WORK TASK: Your response should be the complete data, transcribed exactly.

----------

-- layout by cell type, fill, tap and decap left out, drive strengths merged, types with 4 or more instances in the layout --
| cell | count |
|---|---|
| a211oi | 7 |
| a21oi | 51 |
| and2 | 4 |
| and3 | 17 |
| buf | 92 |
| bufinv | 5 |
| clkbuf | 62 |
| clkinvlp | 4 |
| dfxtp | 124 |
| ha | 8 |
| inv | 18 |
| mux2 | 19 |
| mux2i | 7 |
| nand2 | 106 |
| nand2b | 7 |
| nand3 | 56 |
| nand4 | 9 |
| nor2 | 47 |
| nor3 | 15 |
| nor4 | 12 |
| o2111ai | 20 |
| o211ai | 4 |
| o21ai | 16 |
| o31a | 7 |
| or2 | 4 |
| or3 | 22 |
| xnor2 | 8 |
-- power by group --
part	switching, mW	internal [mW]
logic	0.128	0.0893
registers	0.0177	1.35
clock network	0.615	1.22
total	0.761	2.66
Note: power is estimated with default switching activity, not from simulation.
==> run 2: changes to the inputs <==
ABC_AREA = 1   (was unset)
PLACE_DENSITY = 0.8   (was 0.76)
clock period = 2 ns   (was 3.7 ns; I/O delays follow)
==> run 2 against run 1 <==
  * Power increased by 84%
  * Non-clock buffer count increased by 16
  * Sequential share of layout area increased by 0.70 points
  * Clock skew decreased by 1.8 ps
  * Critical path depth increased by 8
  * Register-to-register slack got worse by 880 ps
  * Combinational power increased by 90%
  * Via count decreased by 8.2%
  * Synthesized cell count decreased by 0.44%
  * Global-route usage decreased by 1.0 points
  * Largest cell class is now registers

----------

RESULT FOR THIS TASK:
-- layout by cell type, fill, tap and decap left out, drive strengths merged, types with 4 or more instances in the layout --
| cell | count |
|---|---|
| a211oi | 7 |
| a21oi | 51 |
| and2 | 4 |
| and3 | 17 |
| buf | 92 |
| bufinv | 5 |
| clkbuf | 62 |
| clkinvlp | 4 |
| dfxtp | 124 |
| ha | 8 |
| inv | 18 |
| mux2 | 19 |
| mux2i | 7 |
| nand2 | 106 |
| nand2b | 7 |
| nand3 | 56 |
| nand4 | 9 |
| nor2 | 47 |
| nor3 | 15 |
| nor4 | 12 |
| o2111ai | 20 |
| o211ai | 4 |
| o21ai | 16 |
| o31a | 7 |
| or2 | 4 |
| or3 | 22 |
| xnor2 | 8 |
-- power by group --
part	switching, mW	internal [mW]
logic	0.128	0.0893
registers	0.0177	1.35
clock network	0.615	1.22
total	0.761	2.66
Note: power is estimated with default switching activity, not from simulation.
==> run 2: changes to the inputs <==
ABC_AREA = 1   (was unset)
PLACE_DENSITY = 0.8   (was 0.76)
clock period = 2 ns   (was 3.7 ns; I/O delays follow)
==> run 2 against run 1 <==
  * Power increased by 84%
  * Non-clock buffer count increased by 16
  * Sequential share of layout area increased by 0.70 points
  * Clock skew decreased by 1.8 ps
  * Critical path depth increased by 8
  * Register-to-register slack got worse by 880 ps
  * Combinational power increased by 90%
  * Via count decreased by 8.2%
  * Synthesized cell count decreased by 0.44%
  * Global-route usage decreased by 1.0 points
  * Largest cell class is now registers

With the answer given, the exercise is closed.